El Universal
Alicia López recibió a tiempo y en diversas ocasiones información para prevenir y detectar el cáncer de mama, pero siempre la tiró a la basura porque pensó que ella nunca iba a padecer esa enfermedad.
Como Alicia, aseguran autoridades de salud y representantes de organizaciones civiles, una parte importante de las mujeres deja escapar la oportunidad de prevenir este padecimiento que es curable si se detecta en fase inicial, por barreras de tipo mental, que a veces responden más a miedos y prejuicios.

"Cuando una se da cuenta de las consecuencias de este tipo de acciones -reconoce Alicia López-, ya es tarde, porque la realidad es que esta enfermedad sí le da a cualquiera, porque no respeta sexo, posición social o nivel académico".

"Hay mujeres con doctorados y maestrías que tienen cáncer de mama, porque nunca acudieron al médico ni se exploraron sus mamas para detectar cualquier anomalía".

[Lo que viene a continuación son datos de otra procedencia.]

--- src/design/plane_decoder.sv ---
`include "ctl_cfg.svh"

module plane_decoder (
  input  logic                 n_clk,
  input  logic                 n_rst,
  input  ctl_pkg::ucode_word_t ucode_word,
  input  logic                 word_valid,
  output logic                 uop_end,
  output logic                 opcode_load,
  output logic                 opcode_from_bus,
  output logic [5:0]           ctrl_data,
  output logic [1:0]           reg_sel,
  output logic [3:0]           mlu_plane,
  output logic [1:0]           shifter_plane,
  output logic                 shifter_arith,
  output logic                 reg_in,
  output logic                 tmp0_in,
  output logic                 tmp1_in,
  output logic                 mmu_in,
  output logic                 opword_in,
  output logic                 reg_n_out,
  output logic                 tmp0_n_out,
  output logic                 tmp1_n_out,
  output logic                 mmu_n_out,
  output logic                 mlu_n_out,
  output logic                 shifter_n_out,
  output logic                 timer_n_out,
  output logic                 ctrl_data_n_out,
  output logic                 opword_imm_n_out
);

  // Countdown wide enough to hold the squash depth
  localparam int SQ_W = $clog2(`CTL_SQUASH + 1);
  localparam logic [SQ_W-1:0] SQ_LOAD = SQ_W'(`CTL_SQUASH);

  ctl_pkg::ucode_word_t word_q;
  logic                 valid_q;
  logic [SQ_W-1:0]      squash_q;
  // Slot holds a word that is allowed to act
  logic                 live;

  ctl_pkg::in_plane_e   in_plane;
  ctl_pkg::out_plane_e  out_plane;
  ctl_pkg::misc_plane_e misc_plane;

  // Word latch, payload only
  always_ff @(posedge n_clk) begin
    if (word_valid) begin
      word_q <= ucode_word;
    end
  end

  // Valid flag and squash countdown
  // END loads the depth, each arriving word uses one up
  always_ff @(posedge n_clk or negedge n_rst) begin
    if (!n_rst) begin
      valid_q  <= 1'b0;
      squash_q <= '0;
    end else begin
      valid_q <= word_valid;
      if (uop_end) begin
        squash_q <= SQ_LOAD;
      end else if (word_valid && (squash_q != '0)) begin
        squash_q <= squash_q - 1'b1;
      end
    end
  end

  assign live = valid_q && (squash_q == '0);

  // Dead slots read as all NONE
  assign in_plane = live ? ctl_pkg::in_plane_e'(word_q[`CTL_IN_MSB:`CTL_IN_LSB])
                         : ctl_pkg::IN_NONE;
  assign out_plane = live ? ctl_pkg::out_plane_e'(word_q[`CTL_OUT_MSB:`CTL_OUT_LSB])
                          : ctl_pkg::OUT_NONE;
  assign misc_plane = live ? ctl_pkg::misc_plane_e'(word_q[`CTL_MISC_BIT])
                           : ctl_pkg::MISC_NONE;

  // Back to the sequencer
  assign uop_end         = (misc_plane == ctl_pkg::MISC_END);
  assign opcode_load     = (in_plane == ctl_pkg::IN_OPCODE);
  assign opcode_from_bus = live && word_q[`CTL_OPSEL_BIT];

  // Pass-through fields, zero when dead
  assign ctrl_data     = live ? word_q[`CTL_DATA_MSB:`CTL_DATA_LSB] : '0;
  assign reg_sel       = live ? word_q[`CTL_REG_SEL_MSB:`CTL_REG_SEL_LSB] : '0;
  assign mlu_plane     = live ? word_q[`CTL_MLU_MSB:`CTL_MLU_LSB] : '0;
  assign shifter_plane = live ? word_q[`CTL_SHIFT_MSB:`CTL_SHIFT_LSB] : '0;
  assign shifter_arith = live && word_q[`CTL_SHIFT_ARITH_BIT];

  // In plane, one-hot high strobes
  // Opcode load is handled above
  always_comb begin
    reg_in    = 1'b0;
    tmp0_in   = 1'b0;
    tmp1_in   = 1'b0;
    mmu_in    = 1'b0;
    opword_in = 1'b0;
    case (in_plane)
      ctl_pkg::IN_REG:    reg_in = 1'b1;
      ctl_pkg::IN_TMP0:   tmp0_in = 1'b1;
      ctl_pkg::IN_TMP1:   tmp1_in = 1'b1;
      ctl_pkg::IN_MMU:    mmu_in = 1'b1;
      ctl_pkg::IN_OPWORD: opword_in = 1'b1;
      default: ;
    endcase
  end

  // Out plane, one-hot low enables
  always_comb begin
    reg_n_out        = 1'b1;
    tmp0_n_out       = 1'b1;
    tmp1_n_out       = 1'b1;
    mmu_n_out        = 1'b1;
    mlu_n_out        = 1'b1;
    shifter_n_out    = 1'b1;
    timer_n_out      = 1'b1;
    ctrl_data_n_out  = 1'b1;
    opword_imm_n_out = 1'b1;
    case (out_plane)
      ctl_pkg::OUT_REG:        reg_n_out = 1'b0;
      ctl_pkg::OUT_TMP0:       tmp0_n_out = 1'b0;
      ctl_pkg::OUT_TMP1:       tmp1_n_out = 1'b0;
      ctl_pkg::OUT_MMU:        mmu_n_out = 1'b0;
      ctl_pkg::OUT_MLU:        mlu_n_out = 1'b0;
      ctl_pkg::OUT_SHIFTER:    shifter_n_out = 1'b0;
      ctl_pkg::OUT_TIMER:      timer_n_out = 1'b0;
      ctl_pkg::OUT_CTRL_DATA:  ctrl_data_n_out = 1'b0;
      ctl_pkg::OUT_OPWORD_IMM: opword_imm_n_out = 1'b0;
      default: ;
    endcase
  end

endmodule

Confiesa que ella fue uno de estos casos. "A mí me extirparon un seno para poder salvarme la vida; yo puedo contar mi historia, pero hay mujeres que no alcanzan a hacerlo", afirma Alicia, sicóloga de la organización civil Grupo Reto, integrado por sobrevivientes de cáncer de mama.

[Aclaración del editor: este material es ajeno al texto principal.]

### src/logic/mem_map_pkg.sv
package mem_map_pkg;

    // byte address as issued by either processor port
    typedef logic [31:0] addr_t;

    // one memory word
    typedef logic [31:0] data_t;

    // byte-write strobe, one bit per byte lane of a word
    typedef logic [$bits(data_t)/8-1:0] strb_t;

    // bank number, bank 0 at address 0 and bank 1 right after it
    typedef logic [0:0] bank_sel_t;

    // word-address width of a bank, 14 bits gives 64 KiB per bank
    localparam int BANK_AW_DEFAULT = 14;

endpackage

### src/logic/resp_mux.sv
`timescale 1ns/1ps

module resp_mux (
    input  logic                   clk,
    input  logic                   rstn,
    input  mem_map_pkg::data_t     bank0_rdata,
    input  mem_map_pkg::data_t     bank1_rdata,
    input  mem_map_pkg::bank_sel_t inst_resp_bank,
    input  mem_map_pkg::bank_sel_t data_resp_bank,
    input  logic                   inst_resp_vld,
    input  logic                   data_resp_vld,
    output mem_map_pkg::data_t     imem_rdata,
    output mem_map_pkg::data_t     dmem_rdata
);
    import mem_map_pkg::*;

    data_t inst_sel;
    data_t data_sel;

    // pick the bank that served each master's read
    assign inst_sel = inst_resp_bank[0] ? bank1_rdata : bank0_rdata;
    assign data_sel = data_resp_bank[0] ? bank1_rdata : bank0_rdata;

    // each port keeps its last read word until the next one returns
    always_ff @(posedge clk or negedge rstn) begin
        if (!rstn) begin
            imem_rdata <= '0;
        end else if (inst_resp_vld) begin
            imem_rdata <= inst_sel;
        end
    end

    always_ff @(posedge clk or negedge rstn) begin
        if (!rstn) begin
            dmem_rdata <= '0;
        end else if (data_resp_vld) begin
            dmem_rdata <= data_sel;
        end
    end

endmodule

### config.mk
export PLATFORM = sky130hd
export DESIGN_NAME = resp_mux
export DESIGN_NICKNAME = d
export VERILOG_FILES = /design/src/logic/mem_map_pkg.sv /design/src/logic/resp_mux.sv
export SDC_FILE = /design/constraint.sdc
export NUM_CORES = 1
export LEC_CHECK = 0
export CAP_MARGIN = 10
export CORE_MARGIN = 2
export CORE_UTILIZATION = 30
export CTS_CLUSTER_SIZE = 14
export DETAILED_ROUTE_END_ITERATION = 10
export DONT_BUFFER_PORTS = 1
export HOLD_SLACK_MARGIN = 0.02
export PLACE_DENSITY = 0.46
export SYNTH_ARGS = -nofsm -noshare
export SYNTH_HDL_FRONTEND = slang
export SYNTH_SLANG_ARGS = --single-unit
export TNS_END_PERCENT = 1
### constraint.sdc
create_clock -name clk -period 1.75 [get_ports clk]
set_input_delay 0.175 -clock clk [delete_from_list [all_inputs] [get_ports clk]]
set_output_delay 0.175 -clock clk [all_outputs]
set_load 0.1 [all_outputs]
### Word-level counts from Yosys, hierarchy flattened

Index checks and enable logic that the tools add are counted.

* bits in registers: 64
* input bits: 70
* output and inout bits: 64
* logic and storage cells: 4

* multiplexer cells: 2

Operator list (count)
* $mux 32: 2

### Logic depth before layout (Yosys ltp)

Gate-level depths: netlist (run 1).

* depth after elaboration: 1
* depth in mapped cells: 4
* gate-level depth less buffers: 2

### Least setup slack after synthesis (run 1)

OpenSTA, ideal clock, no wires.

* kind: flip-flop to flip-flop
* from: register dmem_rdata[28] (netlist name)
* to: register dmem_rdata[28]
* setup time: 0.078 ns
* arrival time: 1.128 ns
* data required time: 1.672 ns
* path slack: 0.545 ns
* stages on the path, launching flop included: 3
* buffers on the path: 0
* clock period less this slack: 1.205 ns
* path through: dfrtp_1 -> nor2_1 -> a21oi_1

RTL lines
* to (signal assigned): line resp_mux.sv:37 `dmem_rdata <= data_sel;`
* to (decl): line resp_mux.sv:13 `output mem_map_pkg::data_t dmem_rdata`

### Worst setup path in the final report (run 1)

* from: register dmem_rdata[26]
* to: output dmem_rdata[26]

No word-level cell between the ends.

==> results of run 1 <==
==> metal layers <==
layer / vias up / wire length (µm) / part of all wire, % / track usage [%]
met5: - / 0 / 0 / 0
met4: 0 / 91 / 1.3 / 5.116
met3: 10 / 583 / 8.3 / 5.514
met2: 80 / 3325 / 47 / 21.29
met1: 983 / 3016 / 43 / 15.84
li1: 1078 / - / - / -
==> area by class of cell <==
type,count,area [µm²],share of cell area [%]
Sequential cell,64,1602,43.33
Multi-Input combinational cell,192,1201,32.50
Timing Repair Buffer,68,573.1,15.50
Tap cell,133,166.4,4.502
Clock buffer,11,131.4,3.555
Clock inverter,4,22.52,0.6093
==> power breakdown <==
group | switching, W | internal (W) | leakage, nW
clock network | 0.000552 | 0.000500 | 0.0789
registers | 0.0000690 | 0.00163 | 0.713
logic | 0.00143 | 0.000357 | 0.932
total | 0.00205 | 0.00249 | 1.72
==> worst min-delay path by stage <==
stage,endpoint,start,slack [ns],depth (start not counted)
after floorplan,dmem_rdata[0],rstn,-0.12,0
after global placement,imem_rdata[1],rstn,-0.12,0
after detailed placement,imem_rdata[1],rstn,-0.12,0
after CTS,dmem_rdata[13],bank0_rdata[13],0.03,2
after global routing,imem_rdata[6],bank0_rdata[6],0.04,2
final,dmem_rdata[19],bank0_rdata[19],0.05,2
==> flip-flops by register name (all words and copies together) (netlist names) <==
signal and cells:
imem_rdata 32, dmem_rdata 32
==> cells in the final DEF (no fill, tap or decap) <==
master                          instances
sky130_fd_sc_hd__a21oi_1               64
sky130_fd_sc_hd__buf_16                 3
sky130_fd_sc_hd__buf_4                 64
sky130_fd_sc_hd__clkbuf_1               2
sky130_fd_sc_hd__clkbuf_8               9
sky130_fd_sc_hd__clkinv_2               3
sky130_fd_sc_hd__clkinvlp_4             1
sky130_fd_sc_hd__dfrtp_1               64
sky130_fd_sc_hd__dlygate4sd3_1          1
sky130_fd_sc_hd__mux2i_1               64
sky130_fd_sc_hd__nor2_1                64
==> stage by stage <==
stage	utilization, %	cell area (µm²)	setup slack (ns)	hold WS (ns)
CTS	37.81	3696	0.2838	0.02882
floorplan	-	3014	0.5447	-0.1206
global route	37.81	3696	0.2635	0.04017
detailed placement	35.29	3450	0.3870	-0.1183
global placement	35.29	3450	0.4007	-0.1183
finish	37.81	3696	0.3023	0.05294
==> cell families (layout without fill, tap and decap cells) <==
kind of cell,count (synthesis),count (layout)
compound gates,64,64
buf+inv,22,83
flops,64,64
mux,64,64
simple gates,64,64
==> synth_stat cells (all sizes together) <==
master / instances / area (µm²)
mux2i: 64 / 640.6
nor2: 64 / 240.2
a21oi: 64 / 320.3
buf: 19 / 200.2
dfrtp: 64 / 1602
clkbuf: 3 / 11.26
==> what timing repair did <==
action | CTS | global route
buffers inserted | 0 | 0
endpoints found under the setup margin | 0 | 0
endpoints found under the hold margin | 128 | 0
hold buffers | 4 | 0
==> flow_summary.yaml, run 1 <==
outcome:
  outcome: "finished clean"
global_routing:
  grt_start_max_net_pins: 65
  antenna_found_initial: 0
  vias_in_the_first_global_route: 2266
  global_route.overflow_total: 0
  global_route.usage.total_pct: 13.26
  grt_pass1_wl_um: 11320
clock_tree:
  cts_tree: "done"
  clk-insertion-delay-late_ns: 0.32
  clockRootBuffer: "sky130_fd_sc_hd__clkbuf_8"
  number_of_sinks_on_the_clock_net: 64
  cts_buffers: 9
  htree_num_levels: 3
  cts_resized: 0
  cts.path.max_buffers: 2
  clk_pin_slew_ns: 0.07
timing:
  max_slew_headroom_pct: 39.22
  post-route-period-util_pct: 82.72
  total_negative_slack_for_setup_checks_ns: 0
  clock.fmax_ghz: 0.6908
  final_hold_viol_count: 0
  final-max-slew-violation-count: 0
  finalSetupViolations: 0
  finalClockSkew_ns: 0
  rsz0062_at_grt: "false"
  final_period_demand_of_the_worst_path_ns: 1.448
  worstMarginPinSlew_ns: 0.9117
place:
  place.detailed.instances: 453
  gpl.final_weighted_congestion: 0.7065
  port_buffers: 0
  place_hpwl_um: 4570
synth:
  synth_seq_cells: 64
  synth_nets: 348
  synth_area_mm2: 0.003014
  portion_of_the_post_synthesis_area_used_by_sequential_elements_pct: 53.13
  yosysWarnings: 0
  synth_compound_gate_area_share_pct: 10.63
  synth_xor_xnor_area_share_pct: 0
  synth_top_family_by_area: "multiplexers"
  synthSimpleGateAreaFrac_pct: 7.970
  synth.avg_cell_area_um2: 10.84
  synth_cell_types: 9
  share_of_synthesized_area_spent_on_multiplexers_pct: 21.25
  post_synth_adder_cell_area_pct: 0
  syn_inst: 278
critical_path:
  crit_path_start_kind: "flip-flop"
  crit_end: "dmem_rdata[26]"
  r2r_start: "dmem_rdata[26]"
  cp.depth: 0
  worst-endpoint-required_ns: 1.57
  criticalPathCategory: "reg -> out"
  rrSetupSlack_ns: 0.36
  worstSetupEndpointType: "output port"
  critical_path_peak_fanout: 2
  cp_data_arrival_time_ns: 1.27
  ff2ff_path_depth: 3
  worstReg2RegEnd: "dmem_rdata[26]"
  setup.worst_path.start: "dmem_rdata[26]"
die:
  floorplan.io_pins: 134
  row_count: 36
  floorplan.initialDensity_pct: 30.84
  die-area_mm2: 0.01086
  floorplan.core_area_mm2: 0.009774
  die_w_um: 104.2
  dieHeight_um: 104.2
detailed_routing:
  antenna_viol_nets_final: 0
  route.detailed.vias_per_inst: 4.557
  route.final.wire_length_um: 7017
  average_wire_per_cell_in_the_routed_design_um: 14.87
  drc: 0
  detailed_router_iteration_count_before_antenna_repair: 4
  drt_first_iter_violations: 55
  route.vias.total: 2151
finish:
  stdcell_count: 472
  flow.area_growth_from_synthesis_pct: 22.62
  layout.nets: 405
  post_route_cells_drive_above_1_share_pct: 23.60
  nFillCells: 1008
  insertedDiodeCount: 0
pwr:
  peakVddDrop_mv: 0.4540
  cell_pwr_density_mw_per_mm2: 1229
  static_power_due_to_leakage_nw: 1.724
  totalPowerFinal_w: 0.004541
run:
  max-cap-violations: 0
worst_hold_path:
  hold_class: "in -> reg"
Power figures use the tool's default switching activity.
==> inputs of run 2 (changes only) <==
--- a/config.mk
+++ b/config.mk
@@ -5,6 +5,7 @@
 export SDC_FILE = /design/constraint.sdc
 export NUM_CORES = 1
 export LEC_CHECK = 0
+export ABC_AREA = 1
 export CAP_MARGIN = 10
 export CORE_MARGIN = 2
 export CORE_UTILIZATION = 30
@@ -12,7 +13,7 @@
 export DETAILED_ROUTE_END_ITERATION = 10
 export DONT_BUFFER_PORTS = 1
 export HOLD_SLACK_MARGIN = 0.02
-export PLACE_DENSITY = 0.46
+export PLACE_DENSITY = 0.47
 export SYNTH_ARGS = -nofsm -noshare
 export SYNTH_HDL_FRONTEND = slang
 export SYNTH_SLANG_ARGS = --single-unit
==> constraint.sdc (replaced) <==
create_clock -name clk -period 1.32 [get_ports clk]
set_input_delay 0.132 -clock clk [delete_from_list [all_inputs] [get_ports clk]]
set_output_delay 0.132 -clock clk [all_outputs]
set_load 0.1 [all_outputs]
==> flow_summary.yaml, run 2 <==
finish:
  insertedDiodeCount: 0
  mostFrequentLayoutCell: "sky130_fd_sc_hd__nand2_1"
  flow.area_growth_from_synthesis_pct: 29.73
  reg.largest.list: "dmem_rdata x32, imem_rdata x32"
  most-common-layout-cells: "248 x sky130_fd_sc_hd__nand2_1, 64 x sky130_fd_sc_hd__inv_1, 64 x sky130_fd_sc_hd__nand3_1, 64 x sky130_fd_sc_hd__dfrtp_1, 64 x sky130_fd_sc_hd__buf_4"
  nFillCells: 1186
  post_route_cells_drive_above_1_share_pct: 17.60
  layout.nets: 616
  finish.utilization_pct: 40.29
worst_hold_path:
  hold_class: "in -> async"
synth:
  yosysWarnings: 0
  synth_cell_types: 13
  synth_async_sr_flop_share_pct: 100.0
  ys_top_cells_by_count: "248 x sky130_fd_sc_hd__nand2_1, 64 x sky130_fd_sc_hd__dfrtp_1, 64 x sky130_fd_sc_hd__inv_1, 64 x sky130_fd_sc_hd__nand3_1, 11 x sky130_fd_sc_hd__buf_4"
  synth_seq_cells: 64
  synth_enable_flop_cells: 0
  portion_of_the_post_synthesis_area_used_by_sequential_elements_pct: 47.16
  synth_top_area_share_pct: 47.16
  syn_inst: 480
  synth.largest_area_cell: "sky130_fd_sc_hd__dfrtp_1"
  netlist_top_cells_area: "sky130_fd_sc_hd__dfrtp_1 47%, sky130_fd_sc_hd__nand2_1 27%, sky130_fd_sc_hd__nand3_1 9.4%, sky130_fd_sc_hd__inv_1 7.1%, sky130_fd_sc_hd__buf_6 2.7%"
  synth.most_common_cell: "sky130_fd_sc_hd__nand2_1"
  synth_top_flop_cell: "sky130_fd_sc_hd__dfrtp_1"
  synth_area_mm2: 0.003396
  synth.avg_cell_area_um2: 7.074
  synth_nets: 550
timing:
  final-max-slew-violation-count: 0
  max_slew_headroom_pct: 44.08
  worstMarginPinSlew_ns: 0.8388
  post-route-period-util_pct: 87.96
  total_negative_slack_for_setup_checks_ns: 0
  rsz0062_at_grt: "false"
  finalClockSkew_ns: 0
  clock.fmax_ghz: 0.8613
  finalSetupViolations: 0
  final_period_demand_of_the_worst_path_ns: 1.161
  hold-worst-slack_ns: -0.5000
  final_hold_viol_count: 64
clock_tree:
  number_of_sinks_on_the_clock_net: 64
  htree_num_levels: 3
  cts-hold-fix-buffers: 17
  clk-insertion-delay-late_ns: 0.32
  clk_pin_slew_ns: 0.06
  cts_tree: "done"
  clockRootBuffer: "sky130_fd_sc_hd__clkbuf_16"
  post_cts_setup_buffer_count: 0
  cts.path.max_buffers: 2
  cts_buffers: 9
global_routing:
  vias_in_the_first_global_route: 3180
  grt_start_max_net_pins: 65
  grt_pass1_wl_um: 16180
  global_route.overflow_total: 0
  global_route.usage.total_pct: 17.76
  antenna_found_initial: 0
pwr:
  p_clk_share_pct: 35.9
  power_frac_seq_pct: 30.6
  power.share.combinational_pct: 33.5
  total_switching_power_w: 0.003042
  cell_pwr_density_mw_per_mm2: 1706
  peakVddDrop_mv: 0.7204
  static_power_due_to_leakage_nw: 2.522
  p_int_w: 0.004474
  netSwitchingFraction_pct: 40.48
place:
  port_buffers: 0
  place_hpwl_um: 6718
  gpl.final_weighted_congestion: 0.7794
critical_path:
  crit_path_start_kind: "flip-flop"
  worst-endpoint-required_ns: 1.19
  worstReg2RegEnd: "imem_rdata[0]"
  critical_path_peak_fanout: 2
  critical_path.cell_chain: "buf_4"
  timing.critical_path.buf_inv: 1
  r2r_start: "imem_rdata[0]"
  worstSetupEndpointType: "output port"
  critical_path.slowest_cell: "sky130_fd_sc_hd__dfrtp_1"
  rrSetupSlack_ns: 0.67
  ff2ff_path_depth: 2
  longest_individual_stage_delay_on_the_worst_path_ns: 0.39
  crit_family: "flip-flops"
  cp_data_arrival_time_ns: 1.03
  criticalPathCategory: "reg -> out"
detailed_routing:
  drc: 0
  average_wire_per_cell_in_the_routed_design_um: 15.38
  route.vias.total: 3224
  drt_first_iter_violations: 143
  route.final.wire_length_um: 10630
  detailed_router_iteration_count_before_antenna_repair: 6
  antenna_viol_nets_final: 0
  route.detailed.vias_per_inst: 4.666
die:
  die_w_um: 110.4
  floorplan.io_pins: 134
  row_count: 38
  floorplan.core_area_mm2: 0.01094
  floorplan.initialDensity_pct: 31.05
  dieHeight_um: 110.4
  die-area_mm2: 0.01219
outcome:
  failing_checks: "negative hold slack"
  outcome: "finished with violations"
run:
  max-cap-violations: 0
## run 2: cell types whose count changed in the layout (fill, tap and decap cells not counted), sizes merged, moves of 3 or more
cell         before  now
nand2             0  256
inv               0   68
a21oi            64    0
mux2i            64    0
nand3             0   64
nor2             64    0
dlygate4sd3       1   13
clkinv            3    0
## run 2: stage by stage
step	cell area (µm²)	power (W)	worst slack [ns]	hold slack, ns	instances
floorplan	3396	0.004330	0.1642	-0.1636	480
global placement	3861	0.004740	0.5020	-0.1611	658
detailed placement	3861	0.004746	0.5093	-0.1614	658
CTS	4403	0.007581	0.006616	-0.5104	691
global route	4405	0.007801	0.1219	-0.5192	691
finish	4405	0.007516	0.1589	-0.5000	691
## run 2: area by class of cell
cell class	instances	area [µm²]	area share (%)
multi-input combinational	320	1301	29.54
sequential	64	1602	36.35
timing repair buffer	83	723.2	16.42
inverter	68	262.8	5.964
clock buffer	12	266.5	6.049
tap	140	175.2	3.976
clock inverter	4	75.07	1.704
## run 2: how the worst max path moves through the flow
| stage | start | to | slack [ns] | depth (start not counted) |
|---|---|---|---|---|
| finish | imem_rdata[0] | imem_rdata[0] | 0.16 | 1 |
| global route | imem_rdata[0] | imem_rdata[0] | 0.12 | 1 |
| CTS | data_resp_bank | dmem_rdata[31] | 0.007 | 4 |
| detailed placement | dmem_rdata[29] | dmem_rdata[29] | 0.51 | 1 |
| global placement | imem_rdata[0] | imem_rdata[0] | 0.50 | 1 |
| floorplan | dmem_rdata[0] | dmem_rdata[0] | 0.16 | 2 |
## run 2: logic make-up (layout without fill, tap and decap cells)
logic type,count (synthesis),count (layout),synth area share [%]
and+or+nand+nor,320,320,38.32
buffers and inverters,96,167,14.52
DFF,64,64,47.16
## run 2: timing repair
item	in CTS	in global routing
endpoints found under the hold margin	128	64
resized for setup	0	1
setup endpoints to repair	0	17
## run 2: routing by layer
| layer | part of all wire (%) | track usage [%] | vias up |
|---|---|---|---|
| met5 | 0 | 0 | - |
| met4 | 1.6 | 6.250 | 0 |
| met3 | 6.7 | 4.527 | 15 |
| met2 | 48 | 28.97 | 123 |
| met1 | 44 | 22.83 | 1528 |
| li1 | - | - | 1558 |
## run 2: power by group through the flow
stage / clock (W) / combinational, W / sequential [W]
after floorplan: 0 / 0.000484 / 0.00385
after global placement: 0 / 0.00241 / 0.00233
after detailed placement: 0 / 0.00242 / 0.00233
after CTS: 0.00275 / 0.00253 / 0.00230
after global routing: 0.00285 / 0.00263 / 0.00232
final: 0.00270 / 0.00252 / 0.00230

Al celebrarse el Día Internacional de la Lucha contra el Cáncer, especialistas alertan que esta enfermedad se ha convertido en una "cruel sentencia" para muchas mexicanas.

En el último sexenio fallecieron más de 23 mil mujeres por esta causa. De estos decesos, 76% pudo haberse evitado, según reportes de la Secretaría de Salud.

El cáncer de mama es la segunda causa de muerte en mujeres en edad productiva.

Se cierran al tema

María del Socorro Arnau, presidenta de la organización civil Grupo Reto, lamenta que la mayoría de las mujeres mexicanas estén cerradas a este tema, por temores a la enfermedad y a la información.

"A veces les das un folleto informativo y lo primero que dicen es: `¡Ay, no, yo no quiero saber de eso!', y lo rechazan", comentó quien desde hace 15 años es una sobreviviente de este padecimiento.

"Yo acudí a tiempo al médico. Tengo una cirugía conservadora, ni siquiera perdí mi seno; nada más me quitaron un pedacito, parecido a una rebanada de pastel", afirma María del Socorro.

A partir de este hecho, confiesa, "me cayó el veinte de lo importante que es actuar a tiempo, ya que si una mujer llega tarde al médico, se enfrentará a tratamientos largos, agresivos y costosos".

Además recordó que en la actualidad el cáncer de mama ya no es sinónimo de muerte si es detectado a tiempo.

Alicia, quien forma parte de la organización civil Grupo Reto, reconoce que ella era del tipo de mujeres con las que hoy se enfrenta diariamente en su trabajo para informarles de las consecuencias de no acudir al médico, y que decía:

"A mí no me va a dar cáncer de mama, en mi familia no hay eso; muchas gracias y guardaba o tiraba el folleto", recuerda.

Tres años antes de mi diagnóstico, reconoce Alicia, acompañé a una amiga a realizarse una mastografía porque traía presencia de bolitas en uno de sus senos.

"Ella me invitó a que me hiciera el mismo examen, y yo le contesté que ella era la del problema, que yo no tenía nada en mis senos. Tres años después, a mí me diagnostican cáncer de mama, y cuando le pregunté al especialista qué edad tenía mi tumor, él me contestó: tres años".

La sicóloga confiesa que hay mucho desconocimiento en torno a la enfermedad, y lo más grave es que cada día hay más casos en el país.

Alicia, quien es madre de cuatro hijos y tenía 42 años cuando le detectaron un tumor en el seno, asegura que hay mujeres que pueden tener niveles muy altos de educación, pero no tienen el hábito de cuidar lo más importante, su salud.